Here are the key things you need to know before you leave work today (or if you already work from home, before you shutdown your laptop).

MORTGAGE RATE CHANGES
TSB cut their 6 month and one year fixed mortgage rates, and raised their two year rate slightly. Bank of China cut their 1-3 year fixed rates. Update: Westpac has pushed the boat out a bit further for the main banks for TD's 12 months and longer, now with the highest offers for these main rivals. Their new one year rate is 5.50%.

TERM DEPOSIT/SAVINGS RATE CHANGES
Bank of China raised their term deposit rates.

CONSTRUCTION INDUSTRY SLOWS
The first signs are emerging of a downturn in construction activity, principally in the residential sector. The latest Statistics NZ figures suggest building activity peaked in Q3 2022 and started to decline in Q4-2022.

WAIKATO SHINES
For non-residential construction, strong activity in Waikato in the December quarter was a feature, with +$37 mln more construction work put in place compared to September. Over the last year, non-residential work put in place in Waikato has increased +73%, as strong factory and storage building drove these higher levels. (H/T Infometrics.)

THE AUCKLAND BILL
The Insurance Council says about $111 mln of insurance support has already been paid as part of what will be 'a long recovery' from the Auckland Anniversary weekend floods, while about 30,000 claims have already been lodged as a result of Cyclone Gabrielle. Their estimate is that in the end, all claims will top $1 bln (or about 0.3% of the national annual economic activity (GDP).

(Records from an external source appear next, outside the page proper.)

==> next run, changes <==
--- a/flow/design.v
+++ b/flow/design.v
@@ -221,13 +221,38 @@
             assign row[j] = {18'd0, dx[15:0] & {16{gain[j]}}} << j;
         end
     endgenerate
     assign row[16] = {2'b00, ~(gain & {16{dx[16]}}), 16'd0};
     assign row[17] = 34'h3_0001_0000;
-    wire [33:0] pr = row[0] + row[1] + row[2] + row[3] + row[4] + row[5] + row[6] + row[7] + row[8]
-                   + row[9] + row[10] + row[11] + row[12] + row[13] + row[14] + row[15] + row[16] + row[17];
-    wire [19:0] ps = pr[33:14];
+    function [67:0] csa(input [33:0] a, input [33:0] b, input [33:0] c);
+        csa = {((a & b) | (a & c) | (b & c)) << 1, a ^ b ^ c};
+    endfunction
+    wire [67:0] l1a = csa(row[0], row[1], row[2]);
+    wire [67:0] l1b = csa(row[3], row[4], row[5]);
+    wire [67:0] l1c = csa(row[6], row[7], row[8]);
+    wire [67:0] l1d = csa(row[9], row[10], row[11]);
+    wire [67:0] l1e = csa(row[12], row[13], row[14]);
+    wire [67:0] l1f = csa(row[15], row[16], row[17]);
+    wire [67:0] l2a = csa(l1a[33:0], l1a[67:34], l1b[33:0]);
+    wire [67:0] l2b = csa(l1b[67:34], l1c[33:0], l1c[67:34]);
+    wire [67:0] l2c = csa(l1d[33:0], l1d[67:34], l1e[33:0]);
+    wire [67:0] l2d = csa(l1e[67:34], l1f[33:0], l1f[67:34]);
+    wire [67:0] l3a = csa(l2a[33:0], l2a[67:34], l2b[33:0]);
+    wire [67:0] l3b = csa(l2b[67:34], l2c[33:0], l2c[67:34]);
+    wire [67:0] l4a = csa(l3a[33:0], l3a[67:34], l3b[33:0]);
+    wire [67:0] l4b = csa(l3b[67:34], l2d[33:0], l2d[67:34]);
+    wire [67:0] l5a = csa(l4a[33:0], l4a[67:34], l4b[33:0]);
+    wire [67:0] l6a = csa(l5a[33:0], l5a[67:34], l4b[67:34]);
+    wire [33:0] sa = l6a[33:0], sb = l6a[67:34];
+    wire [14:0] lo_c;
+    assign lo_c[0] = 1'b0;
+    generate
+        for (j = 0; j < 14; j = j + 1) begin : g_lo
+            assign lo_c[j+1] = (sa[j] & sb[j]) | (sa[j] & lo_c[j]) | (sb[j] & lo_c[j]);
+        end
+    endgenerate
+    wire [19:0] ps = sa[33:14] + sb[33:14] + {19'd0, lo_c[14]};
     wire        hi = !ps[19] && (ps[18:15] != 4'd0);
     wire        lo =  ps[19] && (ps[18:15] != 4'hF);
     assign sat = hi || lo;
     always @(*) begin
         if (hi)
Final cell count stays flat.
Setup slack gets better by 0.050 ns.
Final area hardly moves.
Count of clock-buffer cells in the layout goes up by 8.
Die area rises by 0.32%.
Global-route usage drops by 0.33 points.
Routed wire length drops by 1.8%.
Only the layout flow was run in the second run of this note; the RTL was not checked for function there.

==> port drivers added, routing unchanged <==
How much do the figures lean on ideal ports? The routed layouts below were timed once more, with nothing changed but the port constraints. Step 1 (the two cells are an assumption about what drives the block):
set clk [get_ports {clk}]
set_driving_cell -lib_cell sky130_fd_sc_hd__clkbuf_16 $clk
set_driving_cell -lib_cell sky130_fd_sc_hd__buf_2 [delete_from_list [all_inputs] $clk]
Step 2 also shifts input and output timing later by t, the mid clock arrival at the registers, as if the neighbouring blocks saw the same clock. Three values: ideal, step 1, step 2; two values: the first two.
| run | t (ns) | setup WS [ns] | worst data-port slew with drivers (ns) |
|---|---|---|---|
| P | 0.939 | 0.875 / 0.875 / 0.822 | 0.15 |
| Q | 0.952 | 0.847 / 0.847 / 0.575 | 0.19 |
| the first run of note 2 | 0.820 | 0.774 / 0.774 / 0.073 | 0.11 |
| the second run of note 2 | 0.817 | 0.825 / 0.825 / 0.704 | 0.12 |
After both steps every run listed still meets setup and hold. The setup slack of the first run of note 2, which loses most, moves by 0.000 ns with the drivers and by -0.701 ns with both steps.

COMMODITY PRICES STOP FALLING
ANZ reported that their World Commodity Price Index increased +1.3% in February from January, a welcome lift after 10 consecutive monthly falls. Stronger returns for meat and forestry products were the main drivers. But that still leaves them -15% lower than year-ago levels. In local currency terms the index gained +2.0% on the same month-on-month basis, supported by an easing of the NZD.

TRACKING FEBRUARY SPENDING
Payments network Worldline (ex-Paymark) has been looking at how the storms affected consumer spending in February. They say consumer spending spiked both up and down as the extreme weather hit in February. More here.

MORE RURAL SUPPORT
The Government has extended the $29 mln aid package for storm-hit farmers and growers by another $26 mln taking the grant to $55 mln. It is for post-cyclone cleanup and recovery. So far they have received 2,846 applications and paid out more than $17 mln. Up to $10,000 is available for pastoral farmers, and up to $2000/ha (to a max of $40,000) for growers.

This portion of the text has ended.